### Provided information
##############################

Source: an optimization exercise on an open RTL-to-GDS flow (aim: small area). Production flows keep margins and buffers that such runs may drop.
Function was checked by simulation only, so behaviour that the tests miss may differ from the original.
Power and IR drop assume default switching activity.

[flow/constraint.sdc]
create_clock -name core_clock -period 10.0 [get_ports {clk}]
set_input_delay 2.0000 -clock core_clock [delete_from_list [all_inputs] [get_ports {clk}]]
set_output_delay 2.0000 -clock core_clock [all_outputs]
set_load 0.01 [all_outputs]
[flow/flow/run.sh]
#!/bin/bash
# The standard layout (standard.sh), with two changes:
#  - synthesis maps logic with an area-oriented ABC script (flow/mysynth.tcl);
#  - port buffers are buf_1 cells instead of the default choice.
set -euo pipefail
here=$(pwd)
bash standard.sh SYNTH_SCRIPT="$here/flow/mysynth.tcl" \
  BUFFER_PORTS_ARGS="-buffer_cell sky130_fd_sc_hd__buf_1" finish > standard.log 2>&1
[flow/standard.sh]
#!/bin/bash
# synth_recipe.tcl (not shown) runs the flow's synth.tcl, then flattens the netlist and writes it again
# the make line also repeats each setting of config.mk as NAME=value (left out here)
make -C /OpenROAD-flow-scripts/flow DESIGN_CONFIG=/design/flow/config.mk WORK_HOME=/design/flow/orfs CLKGATE_MAP_FILE= SYNTH_SCRIPT=/design/flow/synth_recipe.tcl "${@:-finish}"
[flow/design.v]
module ITVM(clk,rst,vehicleType,destination,seatType,numSeat,confirm,paymentMethod,mobileBank,tk50,tk100,tk500,tk1000,cashin,ticket,totalFare, returnMoney);
input clk, rst;
input [1:0]vehicleType;  
input destination; 
input [1:0]seatType;  
input [11:0]numSeat;
input confirm;
input paymentMethod; 
input mobileBank;  
input tk50;
input tk100;
input tk500;
input tk1000;
output [13:0]cashin;
output ticket;
output [13:0]returnMoney;
output [13:0] totalFare;
reg [12:0] cash;
reg [2:0] pend;
localparam P_NONE = 3'd0, P_50 = 3'd1, P_100 = 3'd2, P_500 = 3'd3, P_1000 = 3'd4, P_ZERO = 3'd5;
reg [11:0] fare;
reg [12:0] ret;
reg [3:0] state;
localparam
Start = 4'd0,
chooseVehicle = 4'd1,
chooseDestination = 4'd2,
calculation = 4'd3,
confirmation = 4'd4,
choosePayment = 4'd5,
mobilebaking = 4'd6,
cashcount = 4'd7,
ticketOut = 4'd8,
returnticket = 4'd9,
ticketStart = 4'd10;  
assign cashin = {cash, 1'b0};
assign totalFare = {fare, 2'b00};
assign returnMoney = {ret, 1'b0};
assign ticket = (state == ticketStart);
function [12:0] rca;
  input [12:0] a, b;
  input ci;
  integer i;
  reg c;
  begin
    c = ci;
    for (i = 0; i < 13; i = i + 1) begin
      rca[i] = a[i] ^ b[i] ^ c;
      c = (a[i] & b[i]) | (c & (a[i] ^ b[i]));
    end
  end
endfunction
reg [8:0] addv;
always @(*) begin
  case (pend)
    P_50: addv = 9'd25;
    P_100: addv = 9'd50;
    P_500: addv = 9'd250;
    P_1000: addv = 9'd500;
    default: addv = 9'd0;
  endcase
end
wire [12:0] ncSum = rca(cash, {4'd0, addv}, 1'b0);
wire [12:0] noteCounter = (pend == P_ZERO) ? 13'd0 : ncSum;
always @(posedge clk) begin
  cash <= noteCounter;
  if (rst) pend <= P_ZERO;
  else if (tk50) pend <= P_50;
  else if (tk100) pend <= P_100;
  else if (tk500) pend <= P_500;
  else if (tk1000) pend <= P_1000;
  else pend <= P_NONE;
end
reg valid, a4, a8, b1, b2, bn;
always @(*) begin
  valid = 1'b1;
  {a8, b1, b2, bn} = 4'b0000;
  a4 = 1'b0;
  case ({vehicleType, destination, seatType})
    5'b00_0_00: {b2} = 1'b1;                
    5'b00_0_01: ;                           
    5'b00_1_00: {a8, b2} = 2'b11;           
    5'b00_1_01: {b1} = 1'b1;                
    5'b01_0_00: ;                           
    5'b01_0_01: {b1, bn} = 2'b11;           
    5'b01_1_00: {b1} = 1'b1;                
    5'b01_1_01: {b1, bn} = 2'b11;           
    5'b10_0_00: ;                           
    5'b10_0_01: {b2, bn} = 2'b11;           
    5'b10_1_00: {a8, b1, bn} = 3'b111;      
    5'b10_1_01: {b1} = 1'b1;                
    5'b11_0_10: a8 = 1'b1;                  
    5'b11_0_11: ;                           
    5'b11_1_10: {a8, b2} = 2'b11;           
    5'b11_1_11: {b2} = 1'b1;                
    default: valid = 1'b0;
  endcase
  a4 = !a8;
  if (rst) {a4, a8, b1, b2, bn} = 5'b00000;
end
wire aero = (vehicleType == 2'b11);
wire [11:0] x = numSeat;
wire [11:0] xp = {rca({3'd0, x[11:2]}, {3'd0, x[9:0] & {10{aero}}}, 1'b0), x[1:0]};
wire [11:0] opA = ({12{a4}} & {xp[9:0], 2'b0}) | ({12{a8}} & {xp[8:0], 3'b0});
wire [11:0] opB = (({12{b1}} & xp) | ({12{b2}} & {xp[10:0], 1'b0})) ^ {12{bn}};
wire [11:0] z = rca({1'b0, opA}, {1'b0, opB}, bn);
wire [11:0] t1 = {z[8:0], 3'b0};
wire [11:0] t2 = {z[7:0], 4'b0};
wire [11:0] cs = z ^ t1 ^ t2;
wire [11:0] cc = ((z & t1) | (z & t2) | (t1 & t2));
wire [11:0] prod = rca({1'b0, cs}, {1'b0, cc[10:0], 1'b0}, 1'b0);
wire [12:0] dsum = rca({1'b0, cash[12:1]}, {1'b0, ~fare}, 1'b1);
wire [11:0] diff = dsum[11:0];
wire nb = dsum[12];             
wire same = (diff == 12'd0);    
wire eq = same & !cash[0];
wire gt = nb & !eq;
always @(posedge clk) begin
  if (rst || (state == calculation && valid)) fare <= prod;
  if (rst) begin
    state <= Start;
    ret <= 13'd0;
  end else begin
    ret <= 13'd0;
    case (state)
      Start, ticketStart: state <= chooseVehicle;
      chooseVehicle: state <= chooseDestination;
      chooseDestination: state <= calculation;
      calculation: if (valid) state <= confirmation;
      confirmation: state <= confirm ? choosePayment : Start;
      choosePayment: state <= paymentMethod ? mobilebaking : cashcount;
      mobilebaking: state <= mobileBank ? ticketOut : Start;
      cashcount: state <= gt ? returnticket : (eq ? ticketOut : cashcount);
      ticketOut: state <= ticketStart;
      returnticket: begin
        state <= ticketStart;
        ret <= {diff, cash[0]};
      end
      default: state <= Start;
    endcase
  end
end
endmodule
[flow/config.mk]
export PLATFORM = sky130hd
export DESIGN_NAME = ITVM
export DESIGN_NICKNAME = ITVM
export VERILOG_FILES = /design/flow/design.v
export SDC_FILE = /design/flow/constraint.sdc
export NUM_CORES = 4
export LEC_CHECK = 0
export CAP_MARGIN = 20
export CORE_MARGIN = 2
export CORE_UTILIZATION = 40
export SLEW_MARGIN = 20
[flow/flow/abc_area.script]
&get -n
&st
&deepsyn -T 40
&put
dch -f
amap
&get -n
&st
&deepsyn -T 20 -S 7
&put
dch
amap
[flow/flow/mysynth.tcl]
# The standard flow's synthesis script (synth_recipe.tcl), with two changes for area:
#  - ABC runs an area-oriented script (abc_area.script beside this file)
#    instead of ORFS's speed script;
#  - only full adders are extracted as adder cells; half adders stay plain
#    logic for ABC to map.
set my_abc_script [file join [file dirname [file normalize [info script]]] abc_area.script]
proc synth {args} { yosys synth -nofsm -noshare {*}$args }
proc abc {args} {
  set i [lsearch $args -script]
  if {$i >= 0} { lset args [expr {$i + 1}] $::my_abc_script }
  yosys abc {*}$args
}
proc extract_fa {args} { yosys extract_fa -fa }
source $::env(SCRIPTS_DIR)/synth.tcl
# left out here: clear keep_hierarchy, flatten, clean up, hide names made inside functions, write 1_2_yosys.v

##############################

### Your objective
Please copy out each line of the material that holds the string "localparam".

### Response to this task
localparam P_NONE = 3'd0, P_50 = 3'd1, P_100 = 3'd2, P_500 = 3'd3, P_1000 = 3'd4, P_ZERO = 3'd5;
localparam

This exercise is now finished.